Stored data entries
This design comes from an exercise in tuning for small area on the open sky130 flow, not from production work.
Only simulation tests tie the RTL to the original design; equivalence was not proved.
No run shown here takes its clock network from TritonCTS; it comes from the design's own scripts or RTL.
No driver is modelled on the clock port, so clock power and skew are understated where the tree is cut down; a real chip needs a root buffer or a tree.
Power figures rest on the tool's default switching activity, not on a simulated workload.

## flow/config.mk

```make
export PLATFORM = sky130hd
export DESIGN_NAME = motor_driver_top
export DESIGN_NICKNAME = motor_driver_top
export VERILOG_FILES = /design/flow/design.v
export SDC_FILE = /design/flow/constraint.sdc
export NUM_CORES = 4
export LEC_CHECK = 0
export CAP_MARGIN = 20
export CORE_MARGIN = 2
export CORE_UTILIZATION = 55
export SLEW_MARGIN = 20
```

## flow/standard.sh

```bash
#!/bin/bash
# synth_recipe.tcl (not shown) runs the flow's synth.tcl, then flattens the netlist and writes it again
# the make line also repeats each setting of config.mk as NAME=value (left out here)
make -C /OpenROAD-flow-scripts/flow DESIGN_CONFIG=/design/flow/config.mk WORK_HOME=/design/flow/orfs CLKGATE_MAP_FILE= SYNTH_SCRIPT=/design/flow/synth_recipe.tcl "${@:-finish}"
```

## flow/flow/area_s19.abc

```
strash
&get -n
&fraig -x
&put
scorr
dc2
strash
&get -n
&dch -f
&nf -R 1000
&put
mfs2
strash
&get -n
&dch -f
&nf -R 1000
&put
mfs2
strash
&get -n
&dch -f
&nf -R 1000
&put
mfs2
strash
&get -n
&dch -f
&nf -R 1000
&put
mfs2
strash
&get -n
&dch -f
&nf -R 1000
&put
mfs2
strash
&get -n
&dch -f
&nf -R 1000
&put
mfs2
strash
&get -n
&dch -f
&nf -R 1000
&put
mfs2
strash
&get -n
&dch -f
&nf -R 1000
&put
mfs2
strash
&get -n
&dch -f
&nf -R 1000
&put
```

## flow/flow/area_t2.abc

```
strash
&get -n
&fraig -x
&put
scorr
dc2
strash
&get -n
&dch -f
&nf -R 1000
&put
mfs2
strash
dc2
&get -n
&dch -f
&nf -R 1000
&put
mfs2
strash
&get -n
&dch
&nf -R 1000
&put
mfs2
strash
dc2
&get -n
&dch -f
&nf -R 1000
&put
mfs2
strash
&get -n
&dch
&nf -R 1000
&put
mfs2
strash
dc2
&get -n
&dch -f
&nf -R 1000
&put
mfs2
strash
&get -n
&dch
&nf -R 1000
&put
mfs2
strash
dc2
&get -n
&dch -f
&nf -R 1000
&put
mfs2
strash
&get -n
&dch
&nf -R 1000
&put
```

## flow/constraint.sdc

```tcl
create_clock -name core_clock -period 100.0 [get_ports {clk}]
set_input_delay 20.0000 -clock core_clock [delete_from_list [all_inputs] [get_ports {clk}]]
set_output_delay 20.0000 -clock core_clock [all_outputs]
set_load 0.01 [all_outputs]
```

## flow/flow/run.sh

```bash
#!/bin/bash
# ORFS layout of the standard synthesis, with these changes:
#  - after the standard synthesis, its combinational cells are mapped again
#    by ABC for area (remap.tcl): a few ABC scripts (area_*.abc) are tried
#    and the smallest result is mapped again while that still helps; the
#    registers, their cells and their names are the standard synthesis's,
#    untouched;
#  - port buffers are sky130_fd_sc_hd__buf_1 instead of the default cell;
#  - the clock tree is a few clock buffers fed from the clock port, each
#    driving a cluster of registers (clkbuf.tcl), if the register clock
#    pins' slew stays well under the limit; otherwise ORFS's clock tree
#    synthesis without dummy loads.
# Each tool's output goes to its own log file in this folder.
set -euo pipefail
ARGS=("BUFFER_PORTS_ARGS=-buffer_cell sky130_fd_sc_hd__buf_1"
      "CTS_ARGS=-sink_clustering_enable -repair_clock_nets -dont_use_dummy_load")
bash standard.sh "${ARGS[@]}" synth > standard_synth.log 2>&1
R=$PWD/orfs/results/$FLOW_PLATFORM/motor_driver_top/base
PLAT=$FLOW_HOME/platforms/$FLOW_PLATFORM
cp $R/1_2_yosys.v standard_netlist.v
# Several ABC scripts (area_*.abc) map the netlist; the smallest result is
# mapped again the same way, for as long as that still makes it smaller.
cur=standard_netlist.v; cur_area=""
for round in 1 2 3 4 5 6 7 8; do
  best=""; best_area=""
  for abc in flow/area_*.abc; do
    name=r${round}_$(basename $abc .abc)
    LIB=$PLAT/lib/sky130_fd_sc_hd__tt_025C_1v80.lib \
      IN_V=$cur OUT_V=remapped_$name.v ABC_SCRIPT=$PWD/$abc STAT_OUT=remap_stat_$name.log \
      yosys -c flow/remap.tcl > remap_$name.log 2>&1 || continue
    area=$(grep 'Chip area' remap_stat_$name.log | awk '{print $NF}')
    echo "$name $area" >> remap_choice.log
    if [[ -n "$area" ]] && { [[ -z "$best_area" ]] || awk -v a="$area" -v b="$best_area" 'BEGIN { exit !(a < b) }'; }; then
      best=$name; best_area=$area
    fi
  done
  if [[ -n "$best_area" ]] && { [[ -z "$cur_area" ]] || awk -v a="$best_area" -v b="$cur_area" 'BEGIN { exit !(a < b) }'; }; then
    cur=remapped_$best.v; cur_area=$best_area
  else
    break
  fi
done
echo "chosen: $cur $cur_area" >> remap_choice.log
cp $cur remapped_netlist.v
cp remapped_netlist.v $R/1_2_yosys.v
rm -f $R/1_synth.odb $R/1_synth.sdc
bash standard.sh "${ARGS[@]}" place > standard_place.log 2>&1
# clock buffers: of K = 2, 3, 4 clusters (plain or evenly filled), the
# smallest set of buffers whose worst register clock-pin slew (placement
# parasitics) is at most 110 ps; each buffer is a clkbuf_16, or a smaller
# clock buffer if its cluster's slew stays within 105 ps with it
done_cts=0; best_area=""
for K in 2 3 4; do
  for slack in 1000 0; do
    log=clkbuf_${K}_$slack.log
    PLAT=$PLAT IN_ODB=$R/3_place.odb IN_SDC=$R/3_place.sdc \
      OUT_ODB=$PWD/clkbuf_${K}_$slack.odb OUT_SDC=$PWD/clkbuf_${K}_$slack.sdc \
      CLKBUF_CELL=sky130_fd_sc_hd__clkbuf_16 CLKBUF_K=$K CLKROOT_CELL=sky130_fd_sc_hd__clkbuf_4 \
      CLKBUF_SLACK=$slack CLKBUF_LIMIT=0.105 \
      CLKBUF_DOWNSIZE="sky130_fd_sc_hd__clkbuf_4 sky130_fd_sc_hd__clkbuf_8" \
      openroad -no_init -exit flow/clkbuf.tcl > $log 2>&1 || continue
    worst=$(sed -n '/CLOCK PIN SLEWS/,$p' $log | grep '/CLK ^' | awk '{print $3; print $5}' | cut -d: -f1 | sort -g | tail -1)
    area=$(grep 'CLOCK BUFFER AREA' $log | awk '{print $NF}')
    echo "K $K capacity slack $slack: buffer area $area, worst clock pin slew $worst" >> clkbuf_choice.log
    if [[ -n "$worst" && -n "$area" ]] && awk -v w="$worst" 'BEGIN { exit !(w <= 0.110) }' &&
       { [[ -z "$best_area" ]] || awk -v a="$area" -v b="$best_area" 'BEGIN { exit !(a < b) }'; }; then
      cp clkbuf_${K}_$slack.odb $R/4_1_cts.odb
      cp $R/4_1_cts.odb $R/4_cts.odb
      cp clkbuf_${K}_$slack.sdc $R/4_cts.sdc
      done_cts=1; best_area=$area
      echo "best so far: K $K capacity slack $slack" >> clkbuf_choice.log
    fi
  done
done
[[ $done_cts == 1 ]] || echo "chosen: ORFS clock tree synthesis" >> clkbuf_choice.log
bash standard.sh "${ARGS[@]}" finish > standard_finish.log 2>&1
```

## flow/flow/remap.tcl

```tcl
# Map the combinational logic of a synthesized netlist again, for area.
# The flip-flop instances are kept as they are (same cells, same names).
# env: LIB IN_V OUT_V ABC_SCRIPT STAT_OUT
yosys read_liberty -ignore_miss_func $::env(LIB)
yosys read_verilog $::env(IN_V)
yosys hierarchy -top motor_driver_top
# registers stay cell instances; every other cell becomes plain logic
set seq {sky130_fd_sc_hd__df* sky130_fd_sc_hd__edf* sky130_fd_sc_hd__sdf* sky130_fd_sc_hd__sedf* sky130_fd_sc_hd__dl*}
yosys setattr -mod -set keep_hierarchy 1 {*}$seq
yosys flatten
yosys opt_clean -purge
# area.abc: ABC's default mapping followed by rounds of don't-care
# optimisation (mfs2) and area-recovering remapping
yosys abc -liberty $::env(LIB) -dont_use *lpflow* -dont_use *probe* -script $::env(ABC_SCRIPT)
yosys opt_clean -purge
yosys hilomap -singleton -hicell sky130_fd_sc_hd__conb_1 HI -locell sky130_fd_sc_hd__conb_1 LO
yosys insbuf -buf sky130_fd_sc_hd__buf_4 A X
yosys blackbox {*}$seq
yosys tee -o $::env(STAT_OUT) stat -liberty $::env(LIB)
yosys write_verilog -noattr -noexpr -nohex -nodec -selected $::env(OUT_V)
```

## flow/flow/area_s17.abc

```
strash
&get -n
&fraig -x
&put
scorr
dc2
strash
&get -n
&dch -f
&nf
&put
mfs2
strash
&get -n
&dch -f
&nf -R 1000
&put
mfs2
strash
&get -n
&dch -f
&nf -R 1000
&put
mfs2
strash
&get -n
&dch -f
&nf -R 1000
&put
mfs2
strash
&get -n
&dch -f
&nf -R 1000
&put
```

## flow/flow/clkbuf.tcl

```tcl
# Replace clock tree synthesis by K clock buffers, each driving one
# cluster of registers (k-means on their placement) and placed at its
# centre; the clock port drives the K buffers directly (with more than four,
# through one root buffer).  Prints every register clock pin's slew so that
# run.sh can check it.
# env: PLAT IN_ODB IN_SDC OUT_ODB OUT_SDC CLKBUF_CELL CLKBUF_K CLKROOT_CELL
#      CLKBUF_SLACK (cluster capacity above an even split; large = plain k-means)
#      CLKBUF_DOWNSIZE (smaller cells to try per buffer) CLKBUF_LIMIT (slew, ns)
read_lef $::env(PLAT)/lef/sky130_fd_sc_hd.tlef
read_lef $::env(PLAT)/lef/sky130_fd_sc_hd_merged.lef
read_liberty $::env(PLAT)/lib/sky130_fd_sc_hd__tt_025C_1v80.lib
read_db $::env(IN_ODB)
read_sdc $::env(IN_SDC)
source $::env(PLAT)/setRC.tcl
set block [ord::get_db_block]
set db [ord::get_db]
set clknet [$block findNet clk]
set master [$db findMaster $::env(CLKBUF_CELL)]
set K $::env(CLKBUF_K)
set sinks {}
foreach iterm [$clknet getITerms] {
  set loc [[$iterm getInst] getLocation]
  lappend sinks [list $iterm [lindex $loc 0] [lindex $loc 1]]
}
set n [llength $sinks]
# k-means on sink locations, started from sinks sorted along x then y
set sorted [lsort -integer -index 1 $sinks]
set cx {}; set cy {}
for {set k 0} {$k < $K} {incr k} {
  set s [lindex $sorted [expr {int(($k + 0.5) * $n / $K)}]]
  lappend cx [lindex $s 1]; lappend cy [lindex $s 2]
}
# k-means with a capacity per cluster (greedy assignment of the closest
# sink-centre pairs), so that the buffers carry similar loads
set cap [expr {($n + $K - 1) / $K + $::env(CLKBUF_SLACK)}]
for {set it 0} {$it < 30} {incr it} {
  set pairs {}
  set si 0
  foreach s $sinks {
    for {set k 0} {$k < $K} {incr k} {
      lappend pairs [list [expr {abs([lindex $s 1] - [lindex $cx $k]) + abs([lindex $s 2] - [lindex $cy $k])}] $si $k]
    }
    incr si
  }
  set pairs [lsort -real -index 0 $pairs]
  set asg [lrepeat $n -1]
  set cnt [lrepeat $K 0]
  foreach pr $pairs {
    set si [lindex $pr 1]; set k [lindex $pr 2]
    if {[lindex $asg $si] >= 0 || [lindex $cnt $k] >= $cap} { continue }
    lset asg $si $k
    lset cnt $k [expr {[lindex $cnt $k] + 1}]
  }
  set nx {}; set ny {}
  for {set k 0} {$k < $K} {incr k} {
    set sx 0; set sy 0; set c 0
    foreach s $sinks a $asg {
      if {$a == $k} { set sx [expr {$sx + [lindex $s 1]}]; set sy [expr {$sy + [lindex $s 2]}]; incr c }
    }
    if {$c > 0} { lappend nx [expr {$sx / $c}]; lappend ny [expr {$sy / $c}] } else { lappend nx [lindex $cx $k]; lappend ny [lindex $cy $k] }
  }
  set cx $nx; set cy $ny
}
set drv $clknet
if {$K > 4} {
  set root [odb::dbInst_create $block [$db findMaster $::env(CLKROOT_CELL)] clkbuf_root]
  set drv [odb::dbNet_create $block clknet_root]
  $drv setSigType CLOCK
  [$root findITerm A] connect $clknet
  [$root findITerm X] connect $drv
  set rx 0; set ry 0
  for {set k 0} {$k < $K} {incr k} { set rx [expr {$rx + [lindex $cx $k]}]; set ry [expr {$ry + [lindex $cy $k]}] }
  $root setLocation [expr {$rx / $K}] [expr {$ry / $K}]
  $root setPlacementStatus PLACED
}
for {set k 0} {$k < $K} {incr k} {
  set inst [odb::dbInst_create $block $master clkbuf_$k]
  set net [odb::dbNet_create $block clknet_$k]
  $net setSigType CLOCK
  set c 0
  foreach s $sinks a $asg {
    if {$a == $k} { set it [lindex $s 0]; $it disconnect; $it connect $net; incr c }
  }
  puts "clock buffer $k: $c sinks"
  [$inst findITerm A] connect $drv
  [$inst findITerm X] connect $net
  $inst setLocation [lindex $cx $k] [lindex $cy $k]
  $inst setPlacementStatus PLACED
}
detailed_placement
check_placement
set_propagated_clock [all_clocks]
estimate_parasitics -placement
# worst slew at the register clock pins of cluster k
proc cluster_slew {k} {
  set w 0
  foreach p [get_pins -of_objects [get_nets clknet_$k]] {
    if {[get_property $p direction] ne "input"} { continue }
    set v [get_property $p slew_max]
    if {$v > $w} { set w $v }
  }
  return $w
}
# each buffer is made as small as its cluster allows (DOWNSIZE cells, from
# the smallest)
set limit $::env(CLKBUF_LIMIT)
for {set k 0} {$k < $K} {incr k} {
  set inst [sta::find_instance clkbuf_$k]
  foreach cell $::env(CLKBUF_DOWNSIZE) {
    replace_cell $inst $cell
    estimate_parasitics -placement
    if {[cluster_slew $k] <= $limit} { break }
    replace_cell $inst $::env(CLKBUF_CELL)
    estimate_parasitics -placement
  }
}
set area 0
foreach inst [[ord::get_db_block] getInsts] {
  if {[string match clkbuf_* [$inst getName]]} {
    set area [expr {$area + [[$inst getMaster] getWidth] * [[$inst getMaster] getHeight] / 1e6}]
  }
}
puts "CLOCK BUFFER AREA $area"
report_clock_skew
puts "CLOCK PIN SLEWS"
foreach p [get_pins -hierarchical */CLK] { report_slews -digits 4 $p }
write_db $::env(OUT_ODB)
write_sdc $::env(OUT_SDC)
```

## flow/flow/area_t4.abc

```
strash
dc2
&get -n
&dch -f
&nf -R 1000
&put
mfs2
strash
&get -n
&dch -f
&nf -R 1000
&put
mfs2
strash
&get -n
&dch -f
&nf -R 1000
&put
mfs2
strash
&get -n
&dch -f
&nf -R 1000
&put
mfs2
strash
&get -n
&dch -f
&nf -R 1000
&put
mfs2
strash
&get -n
&dch -f
&nf -R 1000
&put
mfs2
strash
&get -n
&dch -f
&nf -R 1000
&put
mfs2
strash
&get -n
&dch -f
&nf -R 1000
&put
mfs2
strash
&get -n
&dch -f
&nf -R 1000
&put
```

## flow/flow/area_s25.abc

```
strash
&get -n
&fraig -x
&put
scorr
dc2
strash
&get -n
&dch -f
&nf -R 1000
&put
mfs2
strash
&get -n
&dch -f
&nf -R 1000
&put
mfs2
strash
&get -n
&dch -f
&nf -R 1000
&put
mfs2
strash
&get -n
&dch -f
&nf -R 1000
&put
mfs2
strash
&get -n
&dch -f
&nf -R 1000
&put
mfs2
strash
&get -n
&dch -f
&nf -R 1000
&put
mfs2
strash
&get -n
&dch -f
&nf -R 1000
&put
mfs2
strash
&get -n
&dch -f
&nf -R 1000
&put
mfs2
strash
&get -n
&dch -f
&nf -R 1000
&put
mfs2
strash
&get -n
&dch -f
&nf -R 1000
&put
mfs2
strash
&get -n
&dch -f
&nf -R 1000
&put
mfs2
strash
&get -n
&dch -f
&nf -R 1000
&put
mfs2
strash
&get -n
&dch -f
&nf -R 1000
&put
mfs2
strash
&get -n
&dch -f
&nf -R 1000
&put
mfs2
strash
&get -n
&dch -f
&nf -R 1000
&put
mfs2
strash
&get -n
&dch -f
&nf -R 1000
&put
mfs2
strash
&get -n
&dch -f
&nf -R 1000
&put
```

## TASK GOAL
Set down, word for word, each line from the top of the records above through the line with "No run shown".

## WRITTEN SOLUTION
This design comes from an exercise in tuning for small area on the open sky130 flow, not from production work.
Only simulation tests tie the RTL to the original design; equivalence was not proved.
No run shown here takes its clock network from TritonCTS; it comes from the design's own scripts or RTL.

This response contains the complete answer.